• John Harbison
  • Variations (1982)

  • Associated Music Publishers Inc (World)
  • cl, vn, pf
  • 23 min

Programme Note


Completed in January 1982, Token Creek Wisconsin
Commissioned by Frank Taplin
Written for Rose Mary Harbison, David Satz, and Ursula Oppens

I first thought of this piece as a set of dances in a sequence: spirit-dance, body-dance, soul-dance, and summation-finale. The thought was set in motion by seeing a sculpted image of the Canaanite fertility goddess Astarte dancing, and my first intention was to name the piece for her. But as I went to work I was interrupted, or so I thought, by what was clearly a variation subject, and I put the dances aside, only to have them resurface in surprising guises.

I had long felt a set of variations coming on, and had formed and image of the kind of variation piece I would write. I knew I favored an archetypal rather than quirky subject, and that I wanted the repeat structure, harmonic plan, and melodic shape fully perceptible throughout the set: not a developing variation, in the Mahler-Schoenberg sense, but a play of skill and emotion upon a ground. But still the present piece took me by surprise. I had imagined deducing the proper subject, instead it just appeared. I had imagined writing variations, then arranging them in proper sequence, instead I wrote them in order, grouped by their pulsation (the dance suite idea had persisted.)

Here a general comment on variation writing may serve to illuminate some corners of the piece. Though it is fashionable in commentary on variations to point up the paltriness of the theme, in fact the theme is crucial, and should at best contain a concentration of ardently advocated and (if possible) culturally shared musical assumptions. In this sense Diabelli’s waltz or Paganini’s a-minor tune are the sturdiest kind of structural microcosms capable of releasing forces locked within themselves. Thus the composer is not showing his or her virtuosity in spite of the theme’s lack of promise, but rather revealing the promise in the normative and typical.

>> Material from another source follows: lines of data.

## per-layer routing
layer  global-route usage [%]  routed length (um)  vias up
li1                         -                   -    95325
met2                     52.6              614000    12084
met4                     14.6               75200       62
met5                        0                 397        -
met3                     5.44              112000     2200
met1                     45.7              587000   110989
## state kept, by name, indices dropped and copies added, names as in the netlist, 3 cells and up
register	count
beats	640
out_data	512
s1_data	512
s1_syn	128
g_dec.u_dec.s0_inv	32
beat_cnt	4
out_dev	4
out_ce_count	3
This design comes from an exercise in tuning for small area and a short achievable clock period on the open sky130 flow, not from production work. Only simulation tests tie the RTL to the original design; equivalence was not proved. Power figures rest on the tool's default switching activity, not on a simulated workload.

Setup of red:
## sincos_unit
module sincos_unit (
    input  wire        clk,
    input  wire        rst,
    input  wire        in_valid,
    input  wire [15:0] in_angle,
    output reg         out_valid,
    output wire [31:0] out_sin,
    output wire [31:0] out_cos
);
Size in the first run: ~2800 cells after synthesis, about 84 I/O pins.
Settings: LEC_CHECK=0, ABC_AREA=1, CAP_MARGIN=40, CORE_AREA=5 5 525 525, DIE_AREA=0 0 530 530, PLACE_DENSITY=0.35, SLEW_MARGIN=40, SYNTH_MEMORY_MAX_BITS=131072; clock period 13.0 ns.
run.sh (not shown) runs the stock make flow with config.mk's settings and CLKGATE_MAP_FILE= SYNTH_SCRIPT=/design/flow/synth_recipe.tcl, a recipe that flattens the netlist after the stock synthesis.
For blue, these inputs were changed with respect to red:
- changing PLACE_DENSITY from 0.35 to 0.6
- changing DIE_AREA from 0 0 530 530 to 0 0 220 220
- changing CORE_AREA from 5 5 525 525 to 5 5 215 215
==> flow/flow/run.sh (new file) <==
#!/bin/bash
# Layout: the standard flow, with timing repair asked to leave 8 ns of setup slack
# (aiming at a 5 ns path) instead of none. The clock and constraints are unchanged.
set -euo pipefail
bash standard.sh SETUP_SLACK_MARGIN=8 finish > standard_flow.log 2>&1
==> flow/standard.sh (new file) <==
#!/bin/bash
# synth_recipe.tcl (not shown) runs the flow's synth.tcl, then flattens the netlist and writes it again
# the make line also repeats each setting of config.mk as NAME=value (left out here)
make -C /OpenROAD-flow-scripts/flow DESIGN_CONFIG=/design/flow/config.mk WORK_HOME=/design/flow/orfs CLKGATE_MAP_FILE= SYNTH_SCRIPT=/design/flow/synth_recipe.tcl "${@:-finish}"
removed: flow/run.sh
[summary]
- Relative to red, die extent in x has gone down in blue.
- Between red and blue, pre-CTS setup slack is lower for red, blue comes in above that.
- blue completed; timing, DRC and antenna clean
- On leakage power, red tracks blue almost exactly.
- As far as flip-flop and latch count is concerned, blue and red perform about the same.
- Fmax (blue over red): increase, 11%
- Wire length (blue / red): 0.825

In this set the theme is presented canonically at the minor third below, a fact which has harmonic and motivic consequences throughout. Later canons retain this pitch interval but vary the time interval of entrance. A brief description follows:

I. Violin and clarinet alone, canon at the quarter. This is the theme, but because of its leader-follower relationship it is also a variation. It is in two sections, each repeated, the second section doubles the length of the first. Though many variation sets are based on themes in balanced halves, I enjoyed the sense of expansion, and sometimes of return that this phrase structure affords.

II. Piano alone. This seems like an immediate harmonic digression. It emphasizes phrase structure more than harmony, but the b-f tritone lurking in the left hand turns out to be very important. The misterioso character which we meet here dominates the first five variations.

III. Clarinet solo, with piano. The long clarinet melody gives rise to a harmonization close to the theme, but warmer and more detailed.

IV. Violin solo, with piano. This is a very covered and enigmatic piece, less accessible but more searching than the clarinet variation.

V. Tutti, canon at the quarter. The undercurrent of energy which accumulates here serves both to close off the first group and to introduce the next.

VI. Violin and clarinet alone, canon at the eighth. This is the first of the earth dances, firm in pulsation but irregular in grouping.

VII. Violin solo, with piano. This begins a series of virtuoso variations in which the skill of the player helps to stretch the harmonic and motivic range of the subject.

VIII. Clarinet solo with piano. A test of both drive and stamina, this variation centers on a motive which collapse inward.

IX. Piano solo with violin and clarinet. This through composed variation continues and extends the propensity for asymmetrical rhythmic groupings, hearable against a constant pulsation.

X. Tutti, canon at the sixteenth. This is the culmination, peina voce, of the explosive currents which run through the second group.

XI. Symbol. The next five variations are all tutti. First we have a harmonic compression of what the variations have achieved so far. Triple meter appears here, to stay until variation XIV.

XII. Fughetta. The linear shape is close to an inversion of the theme, and the original harmonic scheme is evident.

XIII. Waltz, canon at the dotted half. The piano has different accompaniments for each repeat of the long-lined melody, giving the effect of a through composed variation.

XIV. Passacaglia, canon at the half. Through composed, the theme in the left hand of the piano, the canon in the clarinet and violin, the obligato in the piano right hand, this is a texture variation, shifting character gradually as it glides to its destination.

XV. This is the destination, an obligato aria, in which the melody enters late, and leaves early to allow the piano to complete its self-sufficient soliloquy.

Finale and epilogue. The canonic principle works itself out with a vengeance. After a brutally frank exposition the finale takes many sharp turns, with full variations embedded within. The epilogue is itself a variation without repeats, looking back on what has passed, not dispassionately.